[R] the huge postscript plot
Liaw, Andy
andy_liaw at merck.com
Mon Jul 7 14:24:12 CEST 2003
The sunflowerplot function in base, or the hexbin package in Bioconductor,
could possibly be useful for this.
Andy
> -----Original Message-----
> From: Yongchao Ge [mailto:gyc at stat.berkeley.edu]
> Sent: Saturday, July 05, 2003 3:06 AM
> To: r-help at stat.math.ethz.ch
> Subject: RE: [R] the huge postscript plot
>
>
> Hi Matt,
>
> Thanks for the help. I'm just wondering if some package or
> some options in par or ps.options exists so that I can just
> use it directly. As we know, we can not just randomly sample
> 1000 of them as we may miss some important extreme points
> (outliers). We need to define a small distance d, when a
> clouds of points are within the distance of d, then we can
> randomly sample a few points from each clouds so we don't
> lose any visual information. What it really needs is a fast
> algorithm to group 60,000 points into 1000+ of clusters. Each
> cluster's radius must be less than d.
>
> We can surely work this way. Again, let's go back to my
> original question, I'd like to find a fast way to plot the
> points into a bitmapped (raster) format, say 600x800. This is
> just an informal way of the sampling strategy defined in the
> first graph and the radius d is defined by the dimension size
> of the plot (600x800).
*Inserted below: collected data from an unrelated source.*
[src/rtl/message_parser_pkg.sv]
// Shared definitions for the message parser/formatter pair: ASCII framing
// characters, FSM state encodings and a terminator helper.
package message_parser_pkg;

    localparam logic [7:0] CHAR_SEP = 8'h5F;  // '_'
    localparam logic [7:0] CHAR_LF  = 8'h0A;
    localparam logic [7:0] CHAR_CR  = 8'h0D;

    typedef enum logic {
        S_PARSE = 1'b0,
        S_SKIP  = 1'b1
    } parser_state_t;

    function automatic logic is_terminator(input logic [7:0] chr);
        return (chr == CHAR_LF) || (chr == CHAR_CR);
    endfunction

endpackage

[src/rtl/hex_char_decoder.sv]
// Maps one ASCII byte to {valid, nibble}. Lowercase 'a'-'f' are accepted only
// when MESSAGE_PARSER_LOWERCASE_EN is defined.
module hex_char_decoder (
    input  logic [7:0] chr,
    output logic       valid,
    output logic [3:0] nibble
);

    always_comb begin
        // NOTE: defaults first so every path assigns both outputs (no latches).
        valid  = 1'b0;
        nibble = 4'h0;
        if (chr >= 8'h30 && chr <= 8'h39) begin
            valid  = 1'b1;
            nibble = chr[3:0];
        end else if (chr >= 8'h41 && chr <= 8'h46) begin
            valid  = 1'b1;
            nibble = chr[3:0] + 4'd9;
        end
`ifdef MESSAGE_PARSER_LOWERCASE_EN
        else if (chr >= 8'h61 && chr <= 8'h66) begin
            valid  = 1'b1;
            nibble = chr[3:0] + 4'd9;
        end
`endif
    end

endmodule

[src/rtl/message_parser.sv]
// Parses "HHHH..._HHHH...<LF|CR>" ASCII messages into COUNT packed words.
// Optional lowercase hex digits: define MESSAGE_PARSER_LOWERCASE_EN.
module message_parser
    import message_parser_pkg::*;
#(
    parameter int WIDTH = 32,
    parameter int COUNT = 2
) (
    input  logic                     CLK,
    input  logic                     RST,
    input  logic                     I_STB,
    input  logic [7:0]               I_DAT,
    output logic                     O_STB,
    output logic [WIDTH*COUNT-1:0]   O_DAT,
    output logic                     O_ERR
);

    localparam int DIGITS = WIDTH / 4;
    localparam int MSG_W  = WIDTH * COUNT;
    localparam int DCW    = ($clog2(DIGITS + 1) < 1) ? 1 : $clog2(DIGITS + 1);
    localparam int WCW    = ($clog2(COUNT) < 1) ? 1 : $clog2(COUNT);
    localparam logic [DCW-1:0] DIGIT_FULL = DCW'(DIGITS);
    localparam logic [WCW-1:0] WORD_LAST  = WCW'(COUNT - 1);

    parser_state_t    state, state_next;
    logic [DCW-1:0]   digit_cnt, digit_next;
    logic [WCW-1:0]   word_cnt, word_next;
    logic [MSG_W-1:0] work, work_next;
    logic             stb_next, err_next;

    logic             dec_valid;
    logic [3:0]       dec_nibble;
    logic             term;

    hex_char_decoder u_dec (
        .chr    (I_DAT),
        .valid  (dec_valid),
        .nibble (dec_nibble)
    );

    assign term = is_terminator(I_DAT);

    always_ff @(posedge CLK) begin
        // NOTE: the working register is real state, so it is reset like the rest.
        if (!RST) begin
            state     <= S_PARSE;
            digit_cnt <= '0;
            word_cnt  <= '0;
            work      <= '0;
            O_DAT     <= '0;
            O_STB     <= 1'b0;
            O_ERR     <= 1'b0;
        end else begin
            // NOTE: non-blocking so every register samples pre-edge values.
            state     <= state_next;
            digit_cnt <= digit_next;
            word_cnt  <= word_next;
            work      <= work_next;
            O_STB     <= stb_next;
            O_ERR     <= err_next;
            if (stb_next)
                O_DAT <= work;
        end
    end

    // The whole message shifts through one register, so the first word ends up on top.
    always_comb begin
        state_next = state;
        digit_next = digit_cnt;
        word_next  = word_cnt;
        work_next  = work;
        stb_next   = 1'b0;
        err_next   = 1'b0;
        if (I_STB) begin
            case (state)
                S_PARSE: begin
                    if (dec_valid) begin
                        if (digit_cnt == DIGIT_FULL) begin
                            err_next   = 1'b1;
                            state_next = S_SKIP;
                        end else begin
                            work_next  = {work[MSG_W-5:0], dec_nibble};
                            digit_next = digit_cnt + DCW'(1);
                        end
                    end else if (I_DAT == CHAR_SEP) begin
                        if (digit_cnt == DIGIT_FULL && word_cnt < WORD_LAST) begin
                            digit_next = '0;
                            word_next  = word_cnt + WCW'(1);
                        end else begin
                            err_next   = 1'b1;
                            state_next = S_SKIP;
                        end
                    end else if (term) begin
                        digit_next = '0;
                        word_next  = '0;
                        if (word_cnt == WORD_LAST && digit_cnt == DIGIT_FULL)
                            stb_next = 1'b1;
                        else if (digit_cnt != '0 || word_cnt != '0)
                            err_next = 1'b1;
                    end else begin
                        err_next   = 1'b1;
                        state_next = S_SKIP;
                    end
                end
                S_SKIP: begin
                    // Remaining bytes of a bad message are dropped without further errors.
                    if (term) begin
                        state_next = S_PARSE;
                        digit_next = '0;
                        word_next  = '0;
                    end
                end
                default: state_next = S_PARSE;
            endcase
        end
    end

endmodule
[config.mk]
export PLATFORM = sky130hd
export DESIGN_NAME = message_parser
export DESIGN_NICKNAME = d
export VERILOG_FILES = /design/src/rtl/message_parser_pkg.sv /design/src/rtl/hex_char_decoder.sv /design/src/rtl/message_parser.sv
export SDC_FILE = /design/constraint.sdc
export NUM_CORES = 1
export LEC_CHECK = 0
export CORE_ASPECT_RATIO = 1.5
export CORE_UTILIZATION = 55
export DETAILED_ROUTE_END_ITERATION = 8
export PLACE_DENSITY = 0.76
export SYNTH_ARGS = -nofsm -noshare
export SYNTH_HDL_FRONTEND = slang
export SYNTH_SLANG_ARGS = --single-unit
[constraint.sdc]
create_clock -name CLK -period 5.9 [get_ports CLK]
set_input_delay 0.885 -clock CLK [delete_from_list [all_inputs] [get_ports CLK]]
set_output_delay 0.885 -clock CLK [all_outputs]
set_load 0.005 [all_outputs]
==> results.md, run 1 <==
* Worst-Skew Late Latency at 0.42 ns
* Synth Area in Adders at 1.40%
* Final-stage net count at 722
* First-pass DRT Iterations at 5
* Commonest non-fill, non-tap cell in the layout: nand2_1
* Clock root cell: clkbuf_16
* TritonCTS clock tree: yes
* CP Launch Type: primary input
* Placement Cell Area at 6040 µm²
* Filler cell count at 788
* Hold endpoint: O_DAT[63]
* Sink Count at 136
* Grt total ovfl at 0
* Synth Area in XOR/XNOR at 0.489%
* Vias after detailed routing at 4812
* Htree depth at 4
* Delay of the slowest cell on the worst path at 1.04 ns
* DPL Wire Length at 7490 µm
* Post-synthesis compound-gate area fraction at 22.3%
* Commonest non-fill, non-tap cells in the layout: 137 x nand2_1, 136 x dfxtp_1, 133 x a21oi_1
* Async set-or-reset flop fraction in the synthesized netlist at 0%
* Top Family by Delay on Critical Path: compound AO/OA/AOI/OAI gates
* EDFF count, synth at 0
* Crit-path max FO at 32
* Synth-to-layout area growth at 25.3%
* Worst Path Required at 6.20 ns
* Drc violations at 0
* Skew final at 0.00907 ns
* IO buf count at 76
* Post-Synth Simple-Gate Area at 18.6%
* Crit Path Class: in2reg
* Initial DRC count at 346
* Core box area at 9360 µm²
* RSZ-0062 raised after global routing: false
* Share of layout cells above drive strength 1 at 6.41%
* Synth Flop Type: dfxtp_1
* Hold crit path type: reg2reg
* Critical path endpoint category: register
* R2r endpoint: work[3]
* Routed len/inst at 15.0 µm
* R2R depth at 7
* Syn. warnings at 0
* Synth cell types at 49
* Post-CTS sizing at 0
* IO Pins at 77
* R2r startpoint: digit_cnt[0]
* #FFs+latches synth at 136
* Die H at 123 µm
* Cell Chain, Critical Path: clkdlybuf4s50_1, or4bb_1, o21a_4, a211oi_4, buf_4, nand3_1, a21oi_1
* Max-Cap Viols at 0
* Mapped Nets at 676
* Final instance area at 6730 µm²
* Worst slew margin at 11.7%
* Synthesized instance count at 659
* Worst VDD drop at 260 µV
* Setup Buffers After CTS at 0
* Die footprint at 10200 µm²
* Tmin final at 3.79 ns
* WP buf/inv at 2
* Largest family of logic cells by synthesized area: compound AO/OA/AOI/OAI gates
* Clock Pin Slew Worst Setup and Hold Paths at 0.06 ns
* Endpoints failing hold at 0
* # diodes at 0
* Total GRT Usage at 26.6%
* Worst-case clock buffer depth at 2
* Status: completed
* Hold-fix buffers at CTS at 0
* Largest net degree at the start of global routing at 81
* Vias in the first global route at 4512
* Achievable Freq at 264 MHz
* Final setup viols at 0
* CP arrival at 4.10 ns
* CTS Buf Count at 17
* Slowest CP cell: a211oi_4
* Period utilization at 64.3%
* Power Total at 2180 µW
* Setup TNS at 0 ns
* Synth Area per Inst at 8.15 µm²
* Die X at 82.7 µm
* Seq/Total Area, Yosys at 50.7%
* Multiplexer area fraction after synthesis at 0.396%
* Slew of the pin with the lowest slew margin at 1.32 ns
* Min-delay src: work[63]
* First-pass GRT wire length at 20900 µm
* Mapped cell area at 5370 µm²
* Routed WL at 12400 µm
* Max Slew Vio Count at 0
* Gp weighted congestion at 0.897
* Drt via density at 5.80
* Cell count of the worst hold path at 2
* Power per cell area at 324 nW/µm²
* Initial antenna violation count at 0
* FP Rows at 43
* Starting density of the core at 57.4%
* Worst R2R Setup Slack at 3.16 ns
* Final ANT Viol Nets at 0
* Leakage power at 0.00218 µW
worst reg2reg max path, stage by stage (launching register included):
cell	delay [ns]
dfxtp_1	0.39
inv_1	0.06
ha_1	0.22
and3b_1	0.28
a21oi_4	0.81
buf_4	0.44
a21oi_1	0.14
a211oi_1	0.29
how the worst max path moves through the flow:
stage	start	endpoint	slack, ns	depth (start not counted)
after global placement	I_DAT[4]	work[49]	1.83	7
final	I_DAT[4]	work[45]	2.11	7
after global routing	I_DAT[4]	work[45]	1.86	7
after CTS	I_DAT[4]	work[45]	2.13	7
after detailed placement	I_DAT[4]	work[51]	1.77	7
after floorplan	I_DAT[4]	work[10]	3.25	6
sequential cells by signal, indices dropped and copies added, names as in the netlist:
register   cells
digit_cnt      4
O_DAT         64
word_cnt       1
O_STB          1
work          64
state          1
O_ERR          1
cells by family (layout without fill, tap and decap cells):
family / after synthesis / in the layout
simple gates: 226 / 226
compound gates: 222 / 222
flops: 136 / 136
mux: 2 / 2
buf+inv: 64 / 123
fa+ha+maj: 6 / 6
xor+xnor: 3 / 3
per-layer routing:
metal	share of wire, %	up-vias	GRT usage, %	routed length (µm)
met5	0	-	0	0
met3	3.8	21	6.42	479
met1	43	2294	32.6	5310
met4	2.1	0	10.8	258
li1	-	2371	-	-
met2	51	126	44.1	6400
through the flow:
stage | setup slack (ns) | std cells | hold WS, ns | utilization [%]
after global routing | 1.86 | 830 | 0.469 | 71.9
after detailed placement | 1.77 | 798 | 0.442 | 64.5
after global placement | 1.83 | 798 | 0.441 | 64.5
after floorplan | 3.25 | 659 | 0.428 | -
final | 2.11 | 830 | 0.450 | 71.9
after CTS | 2.13 | 830 | 0.450 | 71.9
layout make-up:
| class | instances | area [µm²] | area share (%) |
|---|---|---|---|
| sequential | 136 | 2720 | 40.5 |
| multi-input combinational | 459 | 2330 | 34.7 |
| timing repair buffer | 83 | 813 | 12.1 |
| clock buffer | 20 | 467 | 6.94 |
| clock inverter | 12 | 220 | 3.27 |
| tap | 112 | 140 | 2.08 |
| inverter | 8 | 31.3 | 0.465 |
Yosys cell counts (all sizes together) (3+ instances only):
cell type / n / area share (%)
a211oi: 4 / 0.79
ha: 6 / 1.4
nand2: 137 / 9.6
clkbuf: 42 / 3.4
inv: 7 / 0.49
nand3: 64 / 6.0
nor2: 6 / 0.42
a21oi: 134 / 12
xnor2: 3 / 0.49
o21ai: 68 / 6.3
buf: 14 / 2.1
dfxtp: 136 / 51
report_power, final:
group	internal (µW)	switching, µW
combinational	16.0	34.0
sequential	921	2.17
clock	825	385
(Power assumes the default switching activity.)
==> run 2: changes to the inputs <==
Settings changed: CORE_UTILIZATION 55 to 49, PLACE_DENSITY 0.76 to 0.72.
Clock period 5.9 ns to 3.18 ns, I/O delays scaled along.
==> results.md, run 2 (synthesis results as in run 1) <==
* Status: complete, but fails checks
* Failing checks: DRC
* Power per cell area at 567 nW/µm² (+75%)
* Die footprint at 11400 µm² (+12%)
* CP arrival at 2.88 ns (-1.22 ns)
* Drc violations at 1 (+1)
* Commonest non-fill, non-tap cell in the layout: nand2_1
* Worst VDD drop at 403 µV (+55%)
* Vias in the first global route at 4490 (-0.49%)
* Hold crit path type: reg2reg
* Crit-path max FO at 64 (+100%)
* FP Rows at 46 (+7.0%)
* Vias after detailed routing at 4776 (-0.75%)
* Leakage power at 0.00220 µW (+0.85%)
* Slew of the pin with the lowest slew margin at 0.593 ns (-0.728 ns)
* Hold-fix buffers at CTS at 0 (unchanged)
* RSZ-0062 raised after global routing: false
* Clock Pin Slew Worst Setup and Hold Paths at 0.06 ns (about the same)
* Worst Path Required at 3.49 ns (-2.71 ns)
* Commonest non-fill, non-tap cells in the layout: 137 x nand2_1, 136 x dfxtp_1, 133 x a21oi_1
* Htree depth at 4 (unchanged)
* Die X at 87.5 µm (+5.8%)
* Initial antenna violation count at 0 (unchanged)
* Worst-Skew Late Latency at 0.41 ns (about the same)
* Die H at 130 µm (+5.8%)
* DPL Wire Length at 7950 µm (+6.2%)
* Achievable Freq at 390 MHz
* Setup crit start: I_DAT[4]
* IO buf count at 76 (unchanged)
* Max Slew Vio Count at 0 (unchanged)
* Sink Count at 136 (unchanged)
* Drt via density at 5.51 (-5.0%)
* Setup Buffers After CTS at 0 (unchanged)
* Routed WL at 12700 µm (+2.0%)
* # diodes at 0 (unchanged)
* CP Launch Type: primary input
* Final setup viols at 0 (unchanged)
* TritonCTS clock tree: yes
* Final-stage net count at 727 (+0.69%)
* Post-CTS sizing at 0 (unchanged)
* Setup TNS at 0 ns (unchanged)
* Largest net degree at the start of global routing at 69 (-15%)
* Worst slew margin at 60.2% (+48 points)
* Worst-case clock buffer depth at 2 (unchanged)
* Clock root cell: clkbuf_16
* Period utilization at 80.7%
* Synth-to-layout area growth at 27.1%
* Skew final at 0.00770 ns (-0.00137 ns)
* Final core occ at 64.4% (-7.4 points)
* Core box area at 10600 µm² (+13%)
* Routed len/inst at 14.6 µm (-2.4%)
* First-pass GRT wire length at 21100 µm (+0.99%)
* Crit Path Class: in2reg
* Critical path endpoint category: register
* Max-Cap Viols at 0 (unchanged)
* Grt total ovfl at 0 (unchanged)
* First-pass DRT Iterations at 7 (+2)
* R2r startpoint: digit_cnt[0]
* Share of layout cells above drive strength 1 at 6.92% (+0.51 points)
* Total GRT Usage at 23.4% (-3.2 points)
* Tmin final at 2.56 ns
* Endpoints failing hold at 0 (unchanged)
* CTS Buf Count at 17 (unchanged)
* IO Pins at 77 (unchanged)
* Final ANT Viol Nets at 0 (unchanged)
* Gp weighted congestion at 0.871 (-3.0%)
* Starting density of the core at 50.7% (-6.7 points)
* Initial DRC count at 415 (+20%)
* Min-delay src: O_DAT[48]
* Biggest regs: O_DAT x64, work x64, digit_cnt x4
-- run 2: final cells by class --
class                           instances  area (µm²)
Sequential cell                       136        2720
Inverter                                8        31.3
Clock inverter                         12         173
Timing Repair Buffer                   88         926
Multi-Input combinational cell        459        2330
Fill cell                             936        3770
Tap cell                              144         180
Clock buffer                           20         457
-- run 2: stage by stage --
stage / area (µm²) / total power [µW] / hold slack (ns) / setup WS [ns] / cells
floorplan: 5370 / 1810 / 0.428 / 0.936 / 659
global placement: 6190 / 1840 / 0.445 / 0.325 / 835
detailed placement: 6190 / 1850 / 0.444 / 0.238 / 835
CTS: 6820 / 3900 / 0.452 / 0.622 / 867
global route: 6820 / 3980 / 0.477 / 0.463 / 867
finish: 6820 / 3870 / 0.452 / 0.615 / 867
-- run 2: final timing paths --
path,cells after the start,slack (ns),end
max,7,0.62,work[2]
min,2,0.45,O_DAT[48]
max reg2reg,7,1.07,work[2]
min reg2reg,2,0.45,O_DAT[48]
-- run 2: where the power goes --
| part | leakage [µW] | total, µW | internal (µW) | switching [µW] |
|---|---|---|---|---|
| clock | 0.000306 | 2060 | 1350 | 711 |
| combinational | 0.000801 | 98.4 | 33.4 | 65.0 |
| sequential | 0.00110 | 1710 | 1710 | 3.80 |
| total | 0.00220 | 3870 | 3090 | 780 |
-- run 2: worst max-delay path, stage by stage --
cell and delay, ns:
clkdlybuf4s50_1 0.54, or4bb_1 0.67, o21a_4 0.29, a211oi_4 0.25, buf_12 0.29, a21oi_1 0.11, a211oi_1 0.24
-- run 2: routing by layer --
layer	up-vias	track usage, %	part of all wire [%]
met4	0	9.93	1.7
met2	133	40.2	52
met1	2250	28.0	43
met5	-	0	0
met3	20	5.06	3.0
li1	2373	-	-
==> run 3: changes to the inputs <==
Settings changed: CORE_UTILIZATION 49 to 54, PLACE_DENSITY 0.72 to 0.75.
Clock period 3.18 ns to 2.5 ns, I/O delays scaled along.
==> results.md, run 3 (synthesis results as in run 1) <==
* Setup TNS at 0 ns (unchanged)
* Clock root cell: clkbuf_16
* Vias after detailed routing at 4894 (+2.5%)
* Status: completed
* # diodes at 0 (unchanged)
* Synth-to-layout area growth at 30.4%
* WP buf/inv at 2 (unchanged)
* Routed len/inst at 14.6 µm (-0.33%)
* Period utilization at 92.1%
* Worst-Skew Late Latency at 0.41 ns (about the same)
* Hold-fix buffers at CTS at 0 (unchanged)
* Final core occ at 72.3% (+7.8 points)
* Htree depth at 4 (unchanged)
* Drc violations at 0 (-1)
* Worst-case clock buffer depth at 2 (unchanged)
* Leakage power at 0.00232 µW (+5.5%)
* Vias in the first global route at 4473 (-0.38%)
* Tmin final at 2.30 ns
* Achievable Freq at 434 MHz
* CP Launch Type: primary input
* Endpoints failing hold at 0 (unchanged)
* Share of layout cells above drive strength 1 at 9.73% (+2.8 points)
* Final setup viols at 0 (unchanged)
* Skew final at 0.00495 ns (-0.00275 ns)
* Final ANT Viol Nets at 0 (unchanged)
* Biggest regs: O_DAT x64, work x64, digit_cnt x4
* IO buf count at 76 (unchanged)
* CTS Buf Count at 17 (unchanged)
* Power Total at 4750 µW (+23%)
* RSZ-0062 raised after global routing: false
* Worst Path Required at 2.81 ns (-0.68 ns)
* Routed WL at 12600 µm (-0.56%)
* FP Rows at 44 (-4.3%)
* Top Family by Delay on Critical Path: compound AO/OA/AOI/OAI gates
* First-pass GRT wire length at 20800 µm (-1.5%)
* Die X at 83.4 µm (-4.6%)
* Core box area at 9690 µm² (-8.5%)
* Hold_ws at 0.450 ns (-0.00178 ns)
* Commonest non-fill, non-tap cells in the layout: 137 x nand2_1, 136 x dfxtp_1, 133 x a21oi_1
* Setup Buffers After CTS at 0 (unchanged)
* Delay of the slowest cell on the worst path at 0.62 ns (-0.05 ns)
* Starting density of the core at 55.4% (+4.7 points)
* Power per cell area at 678 nW/µm² (+19%)
* IO Pins at 77 (unchanged)
* Critical path endpoint category: register
* Crit-path max FO at 5 (-92%)
* Slowest CP cell: or4bb_1
* Total GRT Usage at 24.9% (+1.5 points)
* Drt via density at 5.66 (+2.7%)
* DPL Wire Length at 8310 µm (+4.6%)
* CP arrival at 2.61 ns (-0.27 ns)
* Placement Cell Area at 6420 µm² (+3.7%)
* Initial DRC count at 294 (-29%)
* Slew of the pin with the lowest slew margin at 0.513 ns (-0.0798 ns)
* Largest net degree at the start of global routing at 64 (-7.2%)
* Crit Path Class: in2reg
* TritonCTS clock tree: yes
* Hold crit path type: reg2reg
* Commonest non-fill, non-tap cell in the layout: nand2_1
* First-pass DRT Iterations at 5 (-2)
* Max-Cap Viols at 0 (unchanged)
* Post-CTS sizing at 0 (unchanged)
* Worst slew margin at 65.4% (+5.3 points)
* Final instance area at 7000 µm² (+2.6%)
* Die footprint at 10400 µm² (-9.1%)
* Max Slew Vio Count at 0 (unchanged)
* Worst VDD drop at 502 µV (+25%)
* Initial antenna violation count at 0 (unchanged)
* Cell Chain, Critical Path: clkdlybuf4s50_1, or4bb_1, o21a_4, a2111oi_0, buf_4, xnor2_1, nor2_1
* Grt total ovfl at 0 (unchanged)
* Sink Count at 136 (unchanged)
* Die H at 124 µm (-4.7%)
* Clock Pin Slew Worst Setup and Hold Paths at 0.06 ns (about the same)
* Final-stage net count at 754 (+3.7%)
* Gp weighted congestion at 0.837 (-3.9%)
==> run 3: cell count changes in the layout (fill, tap and decap cells not counted) <==
cell,delta
buf_4,+22
buf_12,+5
clkbuf_1,+4
bufinv_16,-2
clkinv_2,-2
clkbuf_8,+1
clkinv_4,-1
clkinvlp_4,+1
inv_6,-1
==> run 3: layer usage <==
metal / GRT usage [%] / wire length (µm)
met5: 0 / 0
met4: 10.2 / 200
met3: 5.37 / 604
met2: 44.3 / 6660
met1: 29.2 / 5160
==> run 3: worst paths after layout <==
kind                                   start            to  slack [ns]  depth (start not counted)
worst max-delay path                I_DAT[4]  digit_cnt[3]        0.20                          7
worst min-delay path                O_DAT[8]      O_DAT[8]        0.45                          2
worst max register to register  digit_cnt[0]  digit_cnt[2]        0.45                          7
worst min register to register      O_DAT[8]      O_DAT[8]        0.45                          2
==> run 3: through the flow <==
| step | worst slack, ns | instances |
|---|---|---|
| 6_report | 0.198 | 865 |
| 5_1_grt | 0.109 | 865 |
| 4_1_cts | 0.162 | 865 |
| 3_5_place_dp | -0.266 | 833 |
| 3_3_place_gp | -0.279 | 833 |
| 2_1_floorplan | 0.358 | 659 |
==> run 3: worst register-to-register path, stage by stage, from the launching register on <==
cell,delay [ns]
dfxtp_1,0.40
inv_1,0.07
ha_1,0.22
and3b_1,0.27
a21o_1,0.27
or3_1,0.33
a211o_1,0.29
a21oi_1,0.13
==> run 3: final cells by class <==
type	count	area, µm²
Timing Repair Buffer	115	1190
Multi-Input combinational cell	459	2330
Clock inverter	7	92.6
Inverter	8	31.3
Clock buffer	25	485
Sequential cell	136	2720
Fill cell	766	2690
Tap cell	115	144
==> run 3: report_power, final <==
part / internal, µW / switching, µW
registers: 2170 / 4.62
logic: 61.6 / 84.9
clock network: 1540 / 879
total: 3780 / 969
The larger dimension size, the
> smaller the radius d is.
>
> If such package or options exists in R, please let me know as
> it can save me enormous of time for the programming.
>
> Yongchao
>
>
> On Fri, 4 Jul 2003, Wiener, Matthew wrote:
>
> > One possibility is to sample your 60,000 points, since you probably
> > can't see them all distinctly anyway. You could sample,
> say, 10000 of
> > them.
> >
> > Hope this helps,
> >
> > Matt Wiener
> >
> > -----Original Message-----
> > From: Yongchao Ge [mailto:gyc at stat.berkeley.edu]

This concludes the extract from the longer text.